// AYUMU
module AYUMU(
	input CLK,
	input RST,
	input [31:0] INPUT,
	output [31:0] OUTPUT,
	output [15:0] IADDR,
	input [15:0] IDATA
);
reg [4:0] CLKS;
always @(posedge CLK) begin
	if (RST)
		CLKS <= 5'b00001;
	else begin
		case (CLKS)
			5'b00001: CLKS <= 5'b00010;
			5'b00010: CLKS <= 5'b00100;
			5'b00100: CLKS <= 5'b01000;
			5'b01000: CLKS <= 5'b10000;
			5'b10000: CLKS <= 5'b00001;
			default: CLKS <= 5'b00001;
		endcase
	end
end
wire EN_DC  = CLKS[0];
wire EN_EX  = CLKS[1];
wire EN_MEM = CLKS[2];
wire EN_WB  = CLKS[3];
wire EN_FT  = CLKS[4];
reg F_FLAG;
always @(posedge CLK) begin
	if (RST)
		F_FLAG <= 1'b0;
	else if (EN_EX)
		F_FLAG <= F_OUT;
end
wire [15:0] NEXT;
wire [15:0] ADDR;
wire [15:0] COMMAND;
wire [3:0] CAL;
wire [1:0] MODE;
wire [7:0] IM;
wire [3:0] REG_A_ADDR;
wire [3:0] REG_B_ADDR;
wire [3:0] REG_O_ADDR;
wire [1:0] REG_O_TYPE;
wire [1:0] JUMP_MODE;
wire REG_WRITE;
wire [1:0] SEL;
wire MEM_WRITE;
wire INOUT_FLAG;
wire [127:0] REG_R;
wire [63:0] REG_IO;
wire [63:0] REG_INT;
wire [7:0] REG_A;
wire [7:0] REG_B;
wire [7:0] INT_FLAG_OUT;
wire [7:0] ALU_OUT;
wire C_OUT;
wire F_OUT;
wire [7:0] DATA;
wire INT_PROCESS;
wire INT_TAKE = (INT_FLAG_OUT != 8'b0) & !INT_PROCESS;
assign OUTPUT[31:0] = REG_IO[31:0];
assign IADDR = ADDR;
assign COMMAND = IDATA;
PC PC(.CLK(CLK), .RST(RST), .EN(EN_FT), .NEXT(NEXT), .ADDR(ADDR));
DECODER DECODER(.COMMAND(COMMAND), .CAL(CAL), .MODE(MODE), .IM(IM), .REG_A(REG_A_ADDR), .REG_B(REG_B_ADDR),
															 .REG_O(REG_O_ADDR), .REG_O_TYPE(REG_O_TYPE), .JUMP_MODE(JUMP_MODE), .REG_WRITE(REG_WRITE),
															 .SEL(SEL), .MEM_WRITE(MEM_WRITE), .INOUT_FLAG(INOUT_FLAG));
REG_DC REG_DC(.CLK(CLK), .EN(EN_DC), .REG_R(REG_R), .SEL(SEL), .REG_A_ADDR(REG_A_ADDR),
  ...
clock: 6.11 ns
lec_check: 0
cap_margin: 20
core_margin: 2
core_utilization: 55
slew_margin: 20
run.sh (not shown) runs the stock make flow with config.mk's settings and CLKGATE_MAP_FILE=.
The starting point finished clean.
Next try:
CORE_UTILIZATION = 40   (was 55)
clock period = 4.61 ns   (was 6.11 ns; I/O delays follow)
After rerunning:
- via count rose by 3.2%
- power came out higher by 33%
- setup slack is worse by 670 ps
- wire length barely changes


Starting RTL as in the previous note.
Settings: LEC_CHECK=0, ABC_AREA=1, CAP_MARGIN=15, CORE_MARGIN=2, CORE_UTILIZATION=72, CTS_CLUSTER_DIAMETER=87, CTS_CLUSTER_SIZE=10, PLACE_DENSITY=0.36, SETUP_SLACK_MARGIN=0.93, SLEW_MARGIN=20; clock period 7.69 ns.
Change:
==> flow/config.mk (replaced) <==
export PLATFORM = sky130hd
export DESIGN_NAME = AYUMU
export DESIGN_NICKNAME = AYUMU
export VERILOG_FILES = /design/flow/design.v
export SDC_FILE = /design/flow/constraint.sdc
export NUM_CORES = 4
export LEC_CHECK = 0
export ABC_AREA = 1
export CAP_MARGIN = 20
export CORE_MARGIN = 2
export CORE_UTILIZATION = 72
export CTS_CLUSTER_DIAMETER = 387
export CTS_CLUSTER_SIZE = 15
export PLACE_DENSITY = 0.4
export SETUP_SLACK_MARGIN = 0.33
export SLEW_MARGIN = 20
==> flow/constraint.sdc (replaced) <==
create_clock -name core_clock -period 3.83 [get_ports {CLK}]
set_input_delay 0.7660 -clock core_clock [delete_from_list [all_inputs] [get_ports {CLK}]]
set_output_delay 0.7660 -clock core_clock [all_outputs]
set_load 0.01 [all_outputs]
Effect: The new run finished with negative setup slack left; non-clock buffer count grows by 667; register-to-register slack loses 2.7 ns; global-route usage rises by 0.88 points.
Change:
==> flow/config.mk (replaced) <==
export PLATFORM = sky130hd
export DESIGN_NAME = AYUMU
export DESIGN_NICKNAME = AYUMU
export VERILOG_FILES = /design/flow/design.v
export SDC_FILE = /design/flow/constraint.sdc
export NUM_CORES = 4
export LEC_CHECK = 0
export CAP_MARGIN = 20
export CORE_MARGIN = 2
export CORE_UTILIZATION = 22
export SLEW_MARGIN = 20
==> flow/constraint.sdc (replaced) <==
create_clock -name core_clock -period 11.1 [get_ports {CLK}]
set_input_delay 2.2200 -clock core_clock [delete_from_list [all_inputs] [get_ports {CLK}]]
set_output_delay 2.2200 -clock core_clock [all_outputs]
set_load 0.01 [all_outputs]
Now the flow finished with timing, DRC and antenna clean.
Fmax shrinks by about 30%.
Worst setup slack improved by 5.3 ns.
Power fell by 64%.
Change:
--- a/flow/config.mk
+++ b/flow/config.mk
@@ -8,4 +8,4 @@
 export CAP_MARGIN = 20
 export CORE_MARGIN = 2
-export CORE_UTILIZATION = 22
+export CORE_UTILIZATION = 12
 export SLEW_MARGIN = 20
==> flow/constraint.sdc (replaced) <==
create_clock -name core_clock -period 14.9 [get_ports {CLK}]
set_input_delay 2.9800 -clock core_clock [delete_from_list [all_inputs] [get_ports {CLK}]]
set_output_delay 2.9800 -clock core_clock [all_outputs]
set_load 0.01 [all_outputs]
Via count goes up by 0.49%.
Final cell count goes up by 42%.
Synthesized area stays the same.
Change:
--- a/flow/config.mk
+++ b/flow/config.mk
@@ -6,6 +6,8 @@
 export NUM_CORES = 4
 export LEC_CHECK = 0
+export ABC_AREA = 1
 export CAP_MARGIN = 20
 export CORE_MARGIN = 2
-export CORE_UTILIZATION = 12
+export CORE_UTILIZATION = 70
+export CTS_CLUSTER_SIZE = 73
 export SLEW_MARGIN = 20
==> flow/constraint.sdc (replaced) <==
create_clock -name core_clock -period 4.62 [get_ports {CLK}]
set_input_delay 0.9240 -clock core_clock [delete_from_list [all_inputs] [get_ports {CLK}]]
set_output_delay 0.9240 -clock core_clock [all_outputs]
set_load 0.01 [all_outputs]
The new run passed the timing, DRC and antenna checks.
Wire length came out higher by 15%.
Sequential power came out higher to 3.2 times its value.
Die size came out lower by 82%.
Change:
--- a/flow/config.mk
+++ b/flow/config.mk
@@ -9,5 +9,5 @@
 export CAP_MARGIN = 20
 export CORE_MARGIN = 2
-export CORE_UTILIZATION = 70
-export CTS_CLUSTER_SIZE = 73
+export CORE_UTILIZATION = 60
+export CTS_CLUSTER_SIZE = 97
 export SLEW_MARGIN = 20
==> flow/constraint.sdc (replaced) <==
create_clock -name core_clock -period 6.11 [get_ports {CLK}]
set_input_delay 1.2220 -clock core_clock [delete_from_list [all_inputs] [get_ports {CLK}]]
set_output_delay 1.2220 -clock core_clock [all_outputs]
set_load 0.01 [all_outputs]
The new run finished clean. Sequential cell count does not change. Non-clock buffer count goes down by 366. Via count is lower by a few percent. Die area goes up by about a fifth. Wire length decreases slightly.


AYUMU again, from the RTL that the note above started with.
// AYUMU
module AYUMU(
	input CLK,
	input RST,
	input [31:0] INPUT,
	output [31:0] OUTPUT,
	output [15:0] IADDR,
	input [15:0] IDATA
);
reg [4:0] CLKS;
always @(posedge CLK) begin
	if (RST)
		CLKS <= 5'b00001;
	else begin
		case (CLKS)
			5'b00001: CLKS <= 5'b00010;
			5'b00010: CLKS <= 5'b00100;
			5'b00100: CLKS <= 5'b01000;
			5'b01000: CLKS <= 5'b10000;
			5'b10000: CLKS <= 5'b00001;
			default: CLKS <= 5'b00001;
		endcase
	end
end
wire EN_DC  = CLKS[0];
wire EN_EX  = CLKS[1];
wire EN_MEM = CLKS[2];
wire EN_WB  = CLKS[3];
wire EN_FT  = CLKS[4];
reg F_FLAG;
always @(posedge CLK) begin
	if (RST)
		F_FLAG <= 1'b0;
	else if (EN_EX)
		F_FLAG <= F_OUT;
end
wire [15:0] NEXT;
wire [15:0] ADDR;
wire [15:0] COMMAND;
wire [3:0] CAL;
wire [1:0] MODE;
wire [7:0] IM;
wire [3:0] REG_A_ADDR;
wire [3:0] REG_B_ADDR;
wire [3:0] REG_O_ADDR;
wire [1:0] REG_O_TYPE;
wire [1:0] JUMP_MODE;
wire REG_WRITE;
wire [1:0] SEL;
wire MEM_WRITE;
wire INOUT_FLAG;
wire [127:0] REG_R;
wire [63:0] REG_IO;
wire [63:0] REG_INT;
wire [7:0] REG_A;
wire [7:0] REG_B;
wire [7:0] INT_FLAG_OUT;
wire [7:0] ALU_OUT;
wire C_OUT;
wire F_OUT;
wire [7:0] DATA;
wire INT_PROCESS;
wire INT_TAKE = (INT_FLAG_OUT != 8'b0) & !INT_PROCESS;
assign OUTPUT[31:0] = REG_IO[31:0];
assign IADDR = ADDR;
assign COMMAND = IDATA;
PC PC(.CLK(CLK), .RST(RST), .EN(EN_FT), .NEXT(NEXT), .ADDR(ADDR));
DECODER DECODER(.COMMAND(COMMAND), .CAL(CAL), .MODE(MODE), .IM(IM), .REG_A(REG_A_ADDR), .REG_B(REG_B_ADDR),
															 .REG_O(REG_O_ADDR), .REG_O_TYPE(REG_O_TYPE), .JUMP_MODE(JUMP_MODE), .REG_WRITE(REG_WRITE),
  ...
==> flow/config.mk <==
export PLATFORM = sky130hd
export DESIGN_NAME = AYUMU
export DESIGN_NICKNAME = AYUMU
export VERILOG_FILES = /design/flow/design.v
export SDC_FILE = /design/flow/constraint.sdc
export NUM_CORES = 4
export LEC_CHECK = 0
export CAP_MARGIN = 35
export CELL_PAD_IN_SITES_DETAIL_PLACEMENT = 2
export CORE_MARGIN = 2
export CORE_UTILIZATION = 64
export CTS_CLUSTER_SIZE = 68
export GPL_TIMING_DRIVEN = 0
export MAX_ROUTING_LAYER = met5
export MIN_ROUTING_LAYER = met2
export PLACE_DENSITY_LB_ADDON = 0.0
export SETUP_SLACK_MARGIN = 1.02
export SLEW_MARGIN = 20
export TNS_END_PERCENT = 5
==> flow/constraint.sdc <==
create_clock -name core_clock -period 6.08 [get_ports {CLK}]
set_input_delay 1.2160 -clock core_clock [delete_from_list [all_inputs] [get_ports {CLK}]]
set_output_delay 1.2160 -clock core_clock [all_outputs]
set_load 0.01 [all_outputs]
The starting point stopped in 3_5_place_dp (DPL-0033).
==> next run, changes <==
==> flow/config.mk (replaced) <==
export PLATFORM = sky130hd
export DESIGN_NAME = AYUMU
export DESIGN_NICKNAME = AYUMU
export VERILOG_FILES = /design/flow/design.v
export SDC_FILE = /design/flow/constraint.sdc
export NUM_CORES = 4
export LEC_CHECK = 0
export CAP_MARGIN = 20
export CORE_MARGIN = 2
export CORE_UTILIZATION = 67
export GPL_TIMING_DRIVEN = 0
export SLEW_MARGIN = 25
==> flow/constraint.sdc (replaced) <==
create_clock -name core_clock -period 10.0 [get_ports {CLK}]
set_input_delay 2.0000 -clock core_clock [delete_from_list [all_inputs] [get_ports {CLK}]]
set_output_delay 2.0000 -clock core_clock [all_outputs]
set_load 0.01 [all_outputs]
Result: Now the flow completed with no timing, DRC or antenna violations. Synthesized area does not change. Synthesized cell count stays the same. Die area drops by about 4.4%.
==> next run, changes <==
--- a/flow/config.mk
+++ b/flow/config.mk
@@ -9,4 +9,3 @@
 export CORE_MARGIN = 2
-export CORE_UTILIZATION = 67
-export GPL_TIMING_DRIVEN = 0
-export SLEW_MARGIN = 25
+export CORE_UTILIZATION = 24
+export SLEW_MARGIN = 20
==> flow/constraint.sdc (replaced) <==
create_clock -name core_clock -period 6.9 [get_ports {CLK}]
set_input_delay 1.3800 -clock core_clock [delete_from_list [all_inputs] [get_ports {CLK}]]
set_output_delay 1.3800 -clock core_clock [all_outputs]
set_load 0.01 [all_outputs]
After rerunning: Worst setup slack got worse by 1800 ps; power increases by well over a third; non-clock buffer count decreases by 339; critical path depth increases by 8; wire length decreases by about a fifth; area after synthesis is unchanged.
==> next run, changes <==
--- a/flow/config.mk
+++ b/flow/config.mk
@@ -9,3 +9,4 @@
 export CORE_MARGIN = 2
-export CORE_UTILIZATION = 24
+export CORE_UTILIZATION = 65
+export PLACE_DENSITY = 0.36
 export SLEW_MARGIN = 20
==> flow/constraint.sdc (replaced) <==
create_clock -name core_clock -period 14.9 [get_ports {CLK}]
set_input_delay 2.9800 -clock core_clock [delete_from_list [all_inputs] [get_ports {CLK}]]
set_output_delay 2.9800 -clock core_clock [all_outputs]
set_load 0.01 [all_outputs]
After rerunning: Cell area shrinks by 3.6%; first-iteration DRC count grows by 11%; clock power shrinks by 52%.
==> next run, changes <==
--- a/flow/config.mk
+++ b/flow/config.mk
@@ -7,5 +7,5 @@
 export LEC_CHECK = 0
-export CAP_MARGIN = 20
+export CAP_MARGIN = 15
 export CORE_MARGIN = 2
-export CORE_UTILIZATION = 65
+export CORE_UTILIZATION = 72
 export PLACE_DENSITY = 0.36
==> flow/constraint.sdc (replaced) <==
create_clock -name core_clock -period 7.28 [get_ports {CLK}]
set_input_delay 1.4560 -clock core_clock [delete_from_list [all_inputs] [get_ports {CLK}]]
set_output_delay 1.4560 -clock core_clock [all_outputs]
set_load 0.01 [all_outputs]
The changed run finished clean; setup slack is worse by 5600 ps; final cell count decreases by about 2.7%; global-route usage increases by 7.6 points; core utilization rose by 7.4 points; non-clock buffer count grows by 19; sequential power is higher by 100%; area after synthesis does not change; die size shrinks by about 10%; final area barely changes.
==> next run, changes <==
--- a/flow/config.mk
+++ b/flow/config.mk
@@ -7,6 +7,7 @@
 export LEC_CHECK = 0
-export CAP_MARGIN = 15
+export CAP_MARGIN = 20
 export CORE_MARGIN = 2
-export CORE_UTILIZATION = 72
-export PLACE_DENSITY = 0.36
+export CORE_UTILIZATION = 40
+export CTS_CLUSTER_SIZE = 70
+export MAX_ROUTING_LAYER = met4
 export SLEW_MARGIN = 20
==> flow/constraint.sdc (replaced) <==
create_clock -name core_clock -period 6.0 [get_ports {CLK}]
set_input_delay 1.2000 -clock core_clock [delete_from_list [all_inputs] [get_ports {CLK}]]
set_output_delay 1.2000 -clock core_clock [all_outputs]
set_load 0.01 [all_outputs]
=> The changed run went through all stages and came out clean. Final area grows by 3.4%. Wire length went down by 9.0%. Sequential share of layout area went down by 2.0 points. Worst hold slack stays flat. Setup slack is worse by 860 ps. Synthesized cell count stays the same. Sequential power increases by 22%. Non-clock buffer count rose by 199. Critical path depth shrinks by 1.


Starting RTL as in the previous note.
==> flow/config.mk <==
export PLATFORM = sky130hd
export DESIGN_NAME = AYUMU
export DESIGN_NICKNAME = AYUMU
export VERILOG_FILES = /design/flow/design.v
export SDC_FILE = /design/flow/constraint.sdc
export NUM_CORES = 4
export LEC_CHECK = 0
export CAP_MARGIN = 20
export CELL_PAD_IN_SITES_DETAIL_PLACEMENT = 0
export CORE_MARGIN = 3
export CORE_UTILIZATION = 72
export MAX_ROUTING_LAYER = met4
export MIN_ROUTING_LAYER = met1
export SETUP_SLACK_MARGIN = -0.27
export SLEW_MARGIN = 20
export TNS_END_PERCENT = 100
==> flow/constraint.sdc <==
create_clock -name core_clock -period 3.86 [get_ports {CLK}]
set_input_delay 0.7720 -clock core_clock [delete_from_list [all_inputs] [get_ports {CLK}]]
set_output_delay 0.7720 -clock core_clock [all_outputs]
set_load 0.01 [all_outputs]
The first run stopped in global routing (DPL-0033).
==> next run, changes <==
Settings changed: CORE_MARGIN 3 to 2, CORE_UTILIZATION 72 to 57, PLACE_DENSITY_LB_ADDON set to 0.27, SETUP_SLACK_MARGIN -0.27 to 0.81.
Clock period 3.86 ns to 6.17 ns, I/O delays scaled along.
What happened:
- The new run produced a clean layout
- die size rose by 25%
- area after synthesis is unchanged
- synthesized cell count is unchanged
==> next run, changes <==
Settings changed: CORE_MARGIN 2 to 3, CORE_UTILIZATION 57 to 72, CTS_CLUSTER_SIZE set to 31, PLACE_DENSITY_LB_ADDON 0.27 to unset, SETUP_SLACK_MARGIN 0.81 to 1.13.
Clock period 6.17 ns to 3.91 ns, I/O delays scaled along.
Result: This time the run never finished: it broke off in clock tree synthesis (DPL-0033); synthesized cell count stays the same; die size fell by about a fifth; area after synthesis does not change.
==> next run, changes <==
Settings changed: ABC_AREA set to 1, CELL_PAD_IN_SITES_DETAIL_PLACEMENT 0 to unset, CORE_MARGIN 3 to 2, CTS_CLUSTER_DIAMETER set to 387, CTS_CLUSTER_SIZE 31 to unset, MAX_ROUTING_LAYER met4 to unset, MIN_ROUTING_LAYER met1 to unset, PLACE_DENSITY set to 0.4, SETUP_SLACK_MARGIN 1.13 to unset, TNS_END_PERCENT 100 to unset.
Clock period 3.91 ns to 3.83 ns, I/O delays scaled along.
Effect:
- This time the run completed and failed the layout checks on negative setup slack
- synthesized cell count rises by 62%
- die size rises by 0.77%
- synthesized area rises by 1.8%
Power is estimated from default activity; no workload was simulated.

::::::

▶ [Task prompt]: Return each line of the listing that holds the word "antenna".

▶ [Output for this task]:
Now the flow finished with timing, DRC and antenna clean.
The new run passed the timing, DRC and antenna checks.
Result: Now the flow completed with no timing, DRC or antenna violations. Synthesized area does not change. Synthesized cell count stays the same. Die area drops by about 4.4%.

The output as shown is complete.